SFX-01® treatment does not modify different compartments of tibiofemoral complex. (A–C) (lower-power) and (B–D) (higher-power), toluidine blue stained sections of joints from vehicle (A–B) and SFX-01® (C–D) treated STR/Ort mice showing locations of naturally occurring lesions in the articular cartilage of the medial femur compartment of the tibiofemoral joint. Both vehicle and treated groups exhibited localized lesions. (E) and (F), mean and maximum ± SEM lesion severity scores in each compartment of vehicle joints (circle) and treated joints (square).

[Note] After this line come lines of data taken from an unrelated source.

<file path="config.mk">
export PLATFORM = sky130hd
export DESIGN_NAME = base64_stream_codec_unit
export DESIGN_NICKNAME = d
export VERILOG_FILES = /design/src/rtl/core/b64c_pkg.sv /design/src/rtl/core/b64c_step.sv /design/src/rtl/core/b64c_out_buffer.sv /design/src/rtl/core/base64_stream_codec_unit.sv
export SDC_FILE = /design/constraint.sdc
export NUM_CORES = 1
export LEC_CHECK = 0
export BUFFER_PORTS_ARGS = -buffer_cell sky130_fd_sc_hd__buf_4
export CAP_MARGIN = 20
export CORE_UTILIZATION = 40
export DETAILED_ROUTE_END_ITERATION = 8
export GPL_TIMING_DRIVEN = 1
export PLACE_DENSITY = 0.55
export SYNTH_ARGS = -nofsm -noshare
export SYNTH_HDL_FRONTEND = slang
export SYNTH_SLANG_ARGS = --single-unit
</file>
<file path="constraint.sdc">
create_clock -name clock -period 14.2 [get_ports clock]
set_input_delay 2.84 -clock clock [delete_from_list [all_inputs] [get_ports clock]]
set_output_delay 2.84 -clock clock [all_outputs]
set_load 0.05 [all_outputs]
</file>
File: src/design/prs_pkg.sv
// ----------------------------------------------------------------------------
// prs_pkg
// types and constants shared by the packet resequencer modules
// ----------------------------------------------------------------------------
`default_nettype none

package prs_pkg;

  localparam int SEQ_W      = 32;
  localparam int REF_W      = 16;
  localparam int CFG_IDX_W  = 2;
  localparam int CFG_DATA_W = 32;

  localparam logic [CFG_IDX_W-1:0] REG_FIRST_SEQ = 2'd0;
  localparam logic [CFG_IDX_W-1:0] REG_SEQ_LIMIT = 2'd1;

  localparam logic [SEQ_W-1:0] FIRST_SEQ_RST = 32'd1;
  localparam logic [SEQ_W-1:0] SEQ_LIMIT_RST = 32'd0;

  typedef enum logic [0:0] {
    CMD_START  = 1'b0,
    CMD_PACKET = 1'b1
  } cmd_t;

  typedef enum logic [2:0] {
    ST_RELEASED = 3'd0,
    ST_STASHED  = 3'd1,
    ST_RANGE    = 3'd2,
    ST_DUP      = 3'd3,
    ST_OVERFLOW = 3'd4,
    ST_STARTED  = 3'd5
  } status_t;

  typedef enum logic [2:0] {
    S_CLEAR,
    S_IDLE,
    S_CLASSIFY,
    S_STASH,
    S_DRAIN
  } state_t;

  typedef struct packed {
    cmd_t              cmd;
    logic [SEQ_W-1:0]  seq_num;
    logic [REF_W-1:0]  payload_ref;
  } in_pkt_t;

  typedef struct packed {
    status_t           status;
    logic [SEQ_W-1:0]  out_seq;
    logic [REF_W-1:0]  out_ref;
    logic              last;
    logic              complete;
  } out_pkt_t;

  typedef struct packed {
    logic rd_en;
    logic wr_en;
    logic wr_valid;
  } shelf_ctl_t;

endpackage

`default_nettype wire

File: src/design/packet_resequencer.sv
// results: drops are decided in S_CLASSIFY, stash and release results follow the
//   registered shelf read; drained packets follow one per cycle unless stalled
// the input is not taken again until every result of the last packet is issued;
//   stash and release decisions wait on the registered read of the shelf memory
// a start command and reset each run a clearing pass over every shelf memory entry
//   with in_ready low; configuration writes are taken throughout
// ----------------------------------------------------------------------------
// packet_resequencer
// reorder buffer for a numbered packet stream with a window shelf in memory
// ----------------------------------------------------------------------------
`default_nettype none

module packet_resequencer #(
  parameter int SHELF_DEPTH = 16,
  parameter int REF_WIDTH   = 16
) (
  input  wire                            clk,
  input  wire                            rst_n,
  input  wire                            in_valid,
  output logic                           in_ready,
  input  wire prs_pkg::in_pkt_t          in_data,
  output logic                           out_valid,
  input  wire                            out_ready,
  output prs_pkg::out_pkt_t              out_data,
  input  wire                            cfg_valid,
  output logic                           cfg_ready,
  input  wire [prs_pkg::CFG_IDX_W-1:0]   cfg_index,
  input  wire [prs_pkg::CFG_DATA_W-1:0]  cfg_wdata
);

  localparam int IDXW = (SHELF_DEPTH > 1) ? $clog2(SHELF_DEPTH) : 1;
  localparam int REFW = (REF_WIDTH < prs_pkg::REF_W) ? REF_WIDTH : prs_pkg::REF_W;

  prs_pkg::shelf_ctl_t shelf_ctl;
  logic [IDXW-1:0]     rd_addr;
  logic [IDXW-1:0]     wr_addr;
  logic [REFW-1:0]     wr_ref;
  logic                rd_valid;
  logic [REFW-1:0]     rd_ref;

  assign cfg_ready = 1'b1;

  prs_ctrl #(
    .DEPTH (SHELF_DEPTH),
    .IDXW  (IDXW),
    .REFW  (REFW)
  ) u_ctrl (
    .clk       (clk),
    .rst_n     (rst_n),
    .in_valid  (in_valid),
    .in_ready  (in_ready),
    .in_data   (in_data),
    .out_valid (out_valid),
    .out_ready (out_ready),
    .out_data  (out_data),
    .cfg_valid (cfg_valid),
    .cfg_index (cfg_index),
    .cfg_wdata (cfg_wdata),
    .shelf_ctl (shelf_ctl),
    .rd_addr   (rd_addr),
    .wr_addr   (wr_addr),
    .wr_ref    (wr_ref),
    .rd_valid  (rd_valid),
    .rd_ref    (rd_ref)
  );

  prs_shelf #(
    .DEPTH (SHELF_DEPTH),
    .IDXW  (IDXW),
    .REFW  (REFW)
  ) u_shelf (
    .clk      (clk),
    .ctl      (shelf_ctl),
    .rd_addr  (rd_addr),
    .wr_addr  (wr_addr),
    .wr_ref   (wr_ref),
    .rd_valid (rd_valid),
    .rd_ref   (rd_ref)
  );

endmodule

`default_nettype wire

File: src/design/prs_shelf.sv
// ----------------------------------------------------------------------------
// prs_shelf
// window shelf memory: one write and one registered read per cycle
// ----------------------------------------------------------------------------
`default_nettype none

module prs_shelf #(
  parameter int DEPTH = 16,
  parameter int IDXW  = 4,
  parameter int REFW  = 16
) (
  input  wire                      clk,
  input  wire prs_pkg::shelf_ctl_t ctl,
  input  wire [IDXW-1:0]           rd_addr,
  input  wire [IDXW-1:0]           wr_addr,
  input  wire [REFW-1:0]           wr_ref,
  output logic                     rd_valid,
  output logic [REFW-1:0]          rd_ref
);

  logic [REFW:0] mem [DEPTH];
  logic [REFW:0] rd_data_r;

  always_ff @(posedge clk) begin
    if (ctl.wr_en) begin
      mem[wr_addr] <= {ctl.wr_valid, wr_ref};
    end
    if (ctl.rd_en) begin
      rd_data_r <= mem[rd_addr];
    end
  end

  assign rd_valid = rd_data_r[REFW];
  assign rd_ref   = rd_data_r[REFW-1:0];

endmodule

`default_nettype wire

File: src/design/prs_ctrl.sv
// ----------------------------------------------------------------------------
// prs_ctrl
// classification, shelf sequencing, configuration registers and result register
// ----------------------------------------------------------------------------
`default_nettype none

module prs_ctrl #(
  parameter int DEPTH = 16,
  parameter int IDXW  = 4,
  parameter int REFW  = 16
) (
  input  wire                                clk,
  input  wire                                rst_n,
  input  wire                                in_valid,
  output logic                               in_ready,
  input  wire prs_pkg::in_pkt_t              in_data,
  output logic                               out_valid,
  input  wire                                out_ready,
  output prs_pkg::out_pkt_t                  out_data,
  input  wire                                cfg_valid,
  input  wire [prs_pkg::CFG_IDX_W-1:0]       cfg_index,
  input  wire [prs_pkg::CFG_DATA_W-1:0]      cfg_wdata,
  output prs_pkg::shelf_ctl_t                shelf_ctl,
  output logic [IDXW-1:0]                    rd_addr,
  output logic [IDXW-1:0]                    wr_addr,
  output logic [REFW-1:0]                    wr_ref,
  input  wire                                rd_valid,
  input  wire [REFW-1:0]                     rd_ref
);

  localparam logic [prs_pkg::SEQ_W-1:0] DEPTH_SEQ = prs_pkg::SEQ_W'(DEPTH);
  localparam logic [IDXW:0]             DEPTH_EXT = (IDXW+1)'(DEPTH);
  localparam logic [IDXW-1:0]           LAST_IDX  = IDXW'(DEPTH - 1);

  prs_pkg::state_t                 state_r, state_nxt;
  logic [prs_pkg::SEQ_W-1:0]       ne_r, ne_nxt;
  logic [IDXW-1:0]                 head_r, head_nxt;
  logic [IDXW-1:0]                 clr_idx_r, clr_idx_nxt;
  logic [prs_pkg::SEQ_W-1:0]       first_seq_r, first_seq_nxt;
  logic [prs_pkg::SEQ_W-1:0]       seq_limit_r, seq_limit_nxt;
  logic                            out_valid_r, out_valid_nxt;
  prs_pkg::out_pkt_t               out_data_r, out_data_nxt;
  prs_pkg::in_pkt_t                item_r, item_nxt;
  logic [prs_pkg::SEQ_W-1:0]       pend_seq_r, pend_seq_nxt;
  logic [REFW-1:0]                 pend_ref_r, pend_ref_nxt;
  logic [IDXW-1:0]                 stash_slot_r, stash_slot_nxt;

  logic                            can_emit;
  logic                            emit;
  prs_pkg::out_pkt_t               emit_data;
  logic [prs_pkg::SEQ_W-1:0]       diff;
  logic                            in_range, is_lt, is_eq, is_far;
  logic [IDXW:0]                   slot_sum;
  logic [IDXW-1:0]                 slot;
  logic [IDXW-1:0]                 head_inc;
  logic [IDXW-1:0]                 clr_inc;
  logic                            done_now;
  logic [REFW-1:0]                 item_ref;

  assign can_emit = !out_valid_r || out_ready;
  assign diff     = item_r.seq_num - ne_r;
  assign in_range = (item_r.seq_num >= first_seq_r) && (item_r.seq_num < seq_limit_r);
  assign is_lt    = item_r.seq_num < ne_r;
  assign is_eq    = item_r.seq_num == ne_r;
  assign is_far   = diff >= DEPTH_SEQ;
  assign slot_sum = {1'b0, head_r} + {1'b0, diff[IDXW-1:0]};
  assign slot     = (slot_sum >= DEPTH_EXT) ? IDXW'(slot_sum - DEPTH_EXT) : slot_sum[IDXW-1:0];
  assign head_inc = (head_r == LAST_IDX) ? '0 : head_r + 1'b1;
  assign clr_inc  = (clr_idx_r == LAST_IDX) ? '0 : clr_idx_r + 1'b1;
  assign done_now = ne_r >= seq_limit_r;
  assign item_ref = item_r.payload_ref[REFW-1:0];

  // configuration writes
  always_comb begin
    first_seq_nxt = first_seq_r;
    seq_limit_nxt = seq_limit_r;
    if (cfg_valid) begin
      case (cfg_index)
        prs_pkg::REG_FIRST_SEQ: first_seq_nxt = cfg_wdata;
        prs_pkg::REG_SEQ_LIMIT: seq_limit_nxt = cfg_wdata;
        default: ;
      endcase
    end
  end

  always_comb begin
    state_nxt          = state_r;
    ne_nxt             = ne_r;
    head_nxt           = head_r;
    clr_idx_nxt        = clr_idx_r;
    item_nxt           = item_r;
    pend_seq_nxt       = pend_seq_r;
    pend_ref_nxt       = pend_ref_r;
    stash_slot_nxt     = stash_slot_r;
    in_ready           = 1'b0;
    emit               = 1'b0;
    emit_data          = '0;
    emit_data.complete = done_now;
    emit_data.last     = 1'b1;
    shelf_ctl          = '0;
    rd_addr            = head_inc;
    wr_addr            = head_r;
    wr_ref             = item_ref;

    case (state_r)
      prs_pkg::S_CLEAR: begin
        shelf_ctl.wr_en = 1'b1;
        wr_addr         = clr_idx_r;
        clr_idx_nxt     = clr_inc;
        if (clr_idx_r == LAST_IDX) begin
          state_nxt = prs_pkg::S_IDLE;
        end
      end
      prs_pkg::S_IDLE: begin
        in_ready = 1'b1;
        if (in_valid) begin
          item_nxt  = in_data;
          state_nxt = prs_pkg::S_CLASSIFY;
        end
      end
      prs_pkg::S_CLASSIFY: begin
        emit_data.out_seq = item_r.seq_num;
        if (item_r.cmd == prs_pkg::CMD_START) begin
          emit_data.status   = prs_pkg::ST_STARTED;
          emit_data.out_seq  = first_seq_r;
          emit_data.complete = first_seq_r >= seq_limit_r;
          if (can_emit) begin
            emit        = 1'b1;
            ne_nxt      = first_seq_r;
            head_nxt    = '0;
            clr_idx_nxt = '0;
            state_nxt   = prs_pkg::S_CLEAR;
          end
        end else if (!in_range || is_lt || (!is_eq && is_far)) begin
          if (!in_range) begin
            emit_data.status = prs_pkg::ST_RANGE;
          end else if (is_lt) begin
            emit_data.status = prs_pkg::ST_DUP;
          end else begin
            emit_data.status = prs_pkg::ST_OVERFLOW;
          end
          if (can_emit) begin
            emit      = 1'b1;
            state_nxt = prs_pkg::S_IDLE;
          end
        end else if (is_eq) begin
          pend_seq_nxt    = item_r.seq_num;
          pend_ref_nxt    = item_ref;
          ne_nxt          = ne_r + 1'b1;
          head_nxt        = head_inc;
          shelf_ctl.rd_en = 1'b1;
          rd_addr         = head_inc;
          state_nxt       = prs_pkg::S_DRAIN;
        end else begin
          shelf_ctl.rd_en = 1'b1;
          rd_addr         = slot;
          stash_slot_nxt  = slot;
          state_nxt       = prs_pkg::S_STASH;
        end
      end
      prs_pkg::S_STASH: begin
        emit_data.out_seq = item_r.seq_num;
        emit_data.status  = rd_valid ? prs_pkg::ST_DUP : prs_pkg::ST_STASHED;
        wr_addr           = stash_slot_r;
        if (can_emit) begin
          emit               = 1'b1;
          shelf_ctl.wr_en    = !rd_valid;
          shelf_ctl.wr_valid = 1'b1;
          state_nxt          = prs_pkg::S_IDLE;
        end
      end
      prs_pkg::S_DRAIN: begin
        emit_data.status  = prs_pkg::ST_RELEASED;
        emit_data.out_seq = pend_seq_r;
        emit_data.out_ref = prs_pkg::REF_W'(pend_ref_r);
        emit_data.last    = !rd_valid;
        if (can_emit) begin
          emit = 1'b1;
          if (rd_valid) begin
            // take the next consecutive entry off the shelf
            pend_seq_nxt    = ne_r;
            pend_ref_nxt    = rd_ref;
            ne_nxt          = ne_r + 1'b1;
            head_nxt        = head_inc;
            shelf_ctl.wr_en = 1'b1;
            wr_addr         = head_r;
            shelf_ctl.rd_en = 1'b1;
            rd_addr         = head_inc;
          end else begin
            state_nxt = prs_pkg::S_IDLE;
          end
        end
      end
      default: begin
        state_nxt = prs_pkg::S_CLEAR;
      end
    endcase
  end

  always_comb begin
    out_valid_nxt = out_valid_r;
    out_data_nxt  = out_data_r;
    if (emit) begin
      out_valid_nxt = 1'b1;
      out_data_nxt  = emit_data;
    end else if (out_ready) begin
      out_valid_nxt = 1'b0;
    end
  end

  always_ff @(posedge clk) begin
    if (!rst_n) begin
      state_r     <= prs_pkg::S_CLEAR;
      ne_r        <= '0;
      head_r      <= '0;
      clr_idx_r   <= '0;
      first_seq_r <= prs_pkg::FIRST_SEQ_RST;
      seq_limit_r <= prs_pkg::SEQ_LIMIT_RST;
      out_valid_r <= 1'b0;
    end else begin
      state_r     <= state_nxt;
      ne_r        <= ne_nxt;
      head_r      <= head_nxt;
      clr_idx_r   <= clr_idx_nxt;
      first_seq_r <= first_seq_nxt;
      seq_limit_r <= seq_limit_nxt;
      out_valid_r <= out_valid_nxt;
    end
  end

  always_ff @(posedge clk) begin
    out_data_r   <= out_data_nxt;
    item_r       <= item_nxt;
    pend_seq_r   <= pend_seq_nxt;
    pend_ref_r   <= pend_ref_nxt;
    stash_slot_r <= stash_slot_nxt;
  end

  assign out_valid = out_valid_r;
  assign out_data  = out_data_r;

endmodule

`default_nettype wire

File: config.mk
export PLATFORM = sky130hd
export DESIGN_NAME = packet_resequencer
export DESIGN_NICKNAME = d
export VERILOG_FILES = /design/src/design/prs_pkg.sv /design/src/design/packet_resequencer.sv /design/src/design/prs_shelf.sv /design/src/design/prs_ctrl.sv
export SDC_FILE = /design/constraint.sdc
export NUM_CORES = 1
export LEC_CHECK = 0
export ABC_CLOCK_PERIOD_IN_PS = 15100
export BUFFER_PORTS_ARGS = -buffer_cell sky130_fd_sc_hd__buf_2
export CELL_PAD_IN_SITES_DETAIL_PLACEMENT = 1
export CELL_PAD_IN_SITES_GLOBAL_PLACEMENT = 2
export CORE_UTILIZATION = 43
export DETAILED_ROUTE_END_ITERATION = 10
export PLACE_DENSITY_LB_ADDON = 0.1
export SETUP_SLACK_MARGIN = 0.4
export SLEW_MARGIN = 15
export SYNTH_ARGS = -nofsm -noshare
export SYNTH_HDL_FRONTEND = slang
export SYNTH_SLANG_ARGS = --single-unit
export TNS_END_PERCENT = 1
File: constraint.sdc
create_clock -name clk -period 15.1 [get_ports clk]
set_clock_uncertainty 0.1 [all_clocks]
set_input_delay 3.02 -clock clk [delete_from_list [all_inputs] [get_ports clk]]
set_output_delay 3.02 -clock clk [all_outputs]
set_load 0.01 [all_outputs]
# Word level (Yosys, flattened, before mapping)
# Memory sizes are Yosys's and may differ from the RTL's. A register that Yosys moved wholly into a read port is not among the register bits.
# Index checks and enable logic that the tools add are counted.
dict set report classes {
  addsub 6
  magnitude_cmp 7
  n_eq_ne 21
  n_mux 72
  bitwise_logic 2
  reduce_logical 23
}
# cell n
set ops {}
lappend ops {{32-bit 2-to-1 mux} 12}
lappend ops {{32-bit case mux with 2 select lines} 2}
lappend ops {{35-bit case mux with 3 select lines} 1}
lappend ops {{32-bit >= comparator} 3}
lappend ops {{16-bit 2-to-1 mux} 5}
lappend ops {{32-bit less-than comparator} 2}
lappend ops {{4-bit 2-to-1 mux} 14}
lappend ops {{3-bit 2-to-1 mux} 13}
lappend ops {{32-bit by 1-bit adder with 32-bit output (second input constant)} 1}
lappend ops {{32-bit == test} 1}
lappend ops {{32-bit by 5-bit >= comparator with 1-bit output (second input constant)} 1}
lappend ops {{16-bit case mux with 2 select lines} 1}
lappend ops {{32-bit subtractor} 1}
lappend ops {{4-bit case mux with 2 select lines} 3}
lappend ops {{3-bit case mux with 5 select lines} 1}
lappend ops {{1-bit 2-to-1 mux} 13}
lappend ops {{2-bit by 1-bit inequality test with 1-bit output (second input constant)} 6}
lappend ops {{6-bit AND reduction} 2}
lappend ops {{4-bit by 1-bit adder with 4-bit output (second input constant)} 2}
lappend ops {{4-bit == test (second input constant)} 2}
lappend ops {{2-bit 2-to-1 mux} 4}
lappend ops {{2-bit inequality test (second input constant)} 4}
lappend ops {{3-bit by 2-bit == test with 1-bit output (second input constant)} 2}
lappend ops {{3-bit inequality test (second input constant)} 2}
lappend ops {{other kinds (21)} 33}
dict set report totals {
  reg_bits 262
  mem_bits_rw 272
  word_cells 150
  mem_count 1
}
# name depth word_bits rd rd_ports_with_merged_regs wr line_no
set mem_list {}
lappend mem_list {u_shelf.mem 16 17 1 1 1 prs_shelf.sv:21} ;# logic [REFW:0] mem [DEPTH];

# Longest topological paths before layout
dict set report depth {
  depth_word 9
  ltp_mapped 18
  mapped_depth_nobuf 16
}

# Modules after synthesis
# Synthesis repeated with hierarchy kept, for this count alone.
dict set report hier_totals {
  cells_unflattened 2308
  hier_area_um2 27420.0
}
# module n_inst cells_each area_each_um2 seq_area_each_um2
set by_module_without_submodules {}
lappend by_module_without_submodules {prs_ctrl 1 1848 16600.9 6786.5}
lappend by_module_without_submodules {prs_shelf 1 458 10807.9 8678.3}
lappend by_module_without_submodules {packet_resequencer 1 2 11.3 0.0}

# Worst setup path after synthesis
# Ideal clock, no wire load.
dict set report synth_timing {
  path_kind {input to register}
  startpoint {in out_ready}
  endpoint {reg u_ctrl.pend_ref_r[0] (enable)}
  setup_time_ps 532
  arrival_ps 6800
  required_time_ps 14468
  path_slack_ps 7668
  stages 3
  path_buffers 1
  cell_sequence {nor2b_1 > clkbuf_1 > a21boi_0}
}
dict set report synth_between {
  elab_chain_len 3
}
# item line_no
set synth_lines {}
lappend synth_lines {{from (decl)} packet_resequencer.sv:23} ;# input wire out_ready,
lappend synth_lines {{1-bit logical OR} prs_ctrl.sv:60} ;# assign can_emit = !out_valid_r || out_ready;
lappend synth_lines {{2-bit by 1-bit inequality test with 1-bit output (no source line)} n/a}
lappend synth_lines {{6-bit AND reduction (no source line)} n/a}
lappend synth_lines {{to (signal assigned)} prs_ctrl.sv:235} ;# pend_ref_r <= pend_ref_nxt;
lappend synth_lines {{to (decl)} prs_ctrl.sv:45} ;# logic [REFW-1:0] pend_ref_r, pend_ref_nxt;
# No other way between the ends.
# A chain may end at the register's enable or synchronous reset.

# Worst setup path in the final report
dict set report layout_timing {
  startpoint {reg u_ctrl.ne_r[1] in the netlist's numbering}
  endpoint {reg u_shelf.rd_data_r[2], read port of u_shelf.mem (data pin)}
}
dict set report layout_between {
  elab_chain_len 8
}
# item line_no
set layout_lines {}
lappend layout_lines {{from (decl)} prs_ctrl.sv:36} ;# logic [prs_pkg::SEQ_W-1:0] ne_r, ne_nxt;
lappend layout_lines {{from (signal assigned)} prs_ctrl.sv:222} ;# ne_r <= ne_nxt;
lappend layout_lines {{32-bit subtractor} prs_ctrl.sv:61} ;# assign diff = item_r.seq_num - ne_r;
lappend layout_lines {{4-bit by 4-bit adder with 5-bit output} prs_ctrl.sv:66} ;# assign slot_sum = {1'b0, head_r} + {1'b0, diff[IDXW-1:0]};
lappend layout_lines {{4-bit by 1-bit subtractor with 4-bit output / 5-bit >= comparator (equally long branches)} prs_ctrl.sv:67} ;# assign slot = (slot_sum >= DEPTH_EXT) ? IDXW'(slot_sum - DEPTH_EXT) : slot_sum[IDXW-1:0];
lappend layout_lines {{4-bit 2-to-1 mux} prs_ctrl.sv:67}
lappend layout_lines {{4-bit 2-to-1 mux} prs_ctrl.sv:146} ;# end else if (is_eq) begin
lappend layout_lines {{4-bit 2-to-1 mux} prs_ctrl.sv:134} ;# end else if (!in_range || is_lt || (!is_eq && is_far)) begin
lappend layout_lines {{4-bit 2-to-1 mux} prs_ctrl.sv:123} ;# if (item_r.cmd == prs_pkg::CMD_START) begin
lappend layout_lines {{4-bit 2-to-1 mux} n/a}
lappend layout_lines {{to (decl)} prs_shelf.sv:22} ;# logic [REFW:0] rd_data_r;
# Parallel ways exist; a longest one is shown, timed or not.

Osteophytes develop in both SFX-01® and vehicle treated STR/Ort mice; toluidine blue stained sections were scored to provide (G) mean number of osteophytes. (H) MicroCT was used to produce representative 3D images of osteophytes (green) in vehicle and SFX-01® treated mice. (I) Representative 3D Micro-CT colour-coded images of meniscal phenotype and (J) ex vivo analyses to determine TV, BV and BV/TV. Group sizes were n = 8 for vehicle and treated mice.

Fig. 5

SFX-01® treatment activates downstream target (HO-1: heme oxygenase-1) and controls bone remodelling in vivo and in vitro. (A) HO-1 protein level in liver measured by ELISA. (B) In vivo blood serum protein level of procollagen type 1 N-terminal propeptide (P1NP: bone formation marker). (C–D) SFX-01® inhibited bone nodule formation at the highest dose only; no effects were seen at lower concentrations. (E) Representative whole well scans of osteoblast cell layers treated with different concentration of SFX-01®. (F) In vivo blood serum protein level of serum collagen type 1 cross-linked C-telopeptide (CTX-1: bone resorption marker). (G) SFX-01® dose-dependently inhibits osteoclast formation and resorptive activity compared to vehicle. (H) Representative transmitted and reflective light images of osteoclasts treated with 1–10 μM SFX-01®. Graphs represent means ± SEM. Statistical comparisons: * denotes p ≤ 0.05.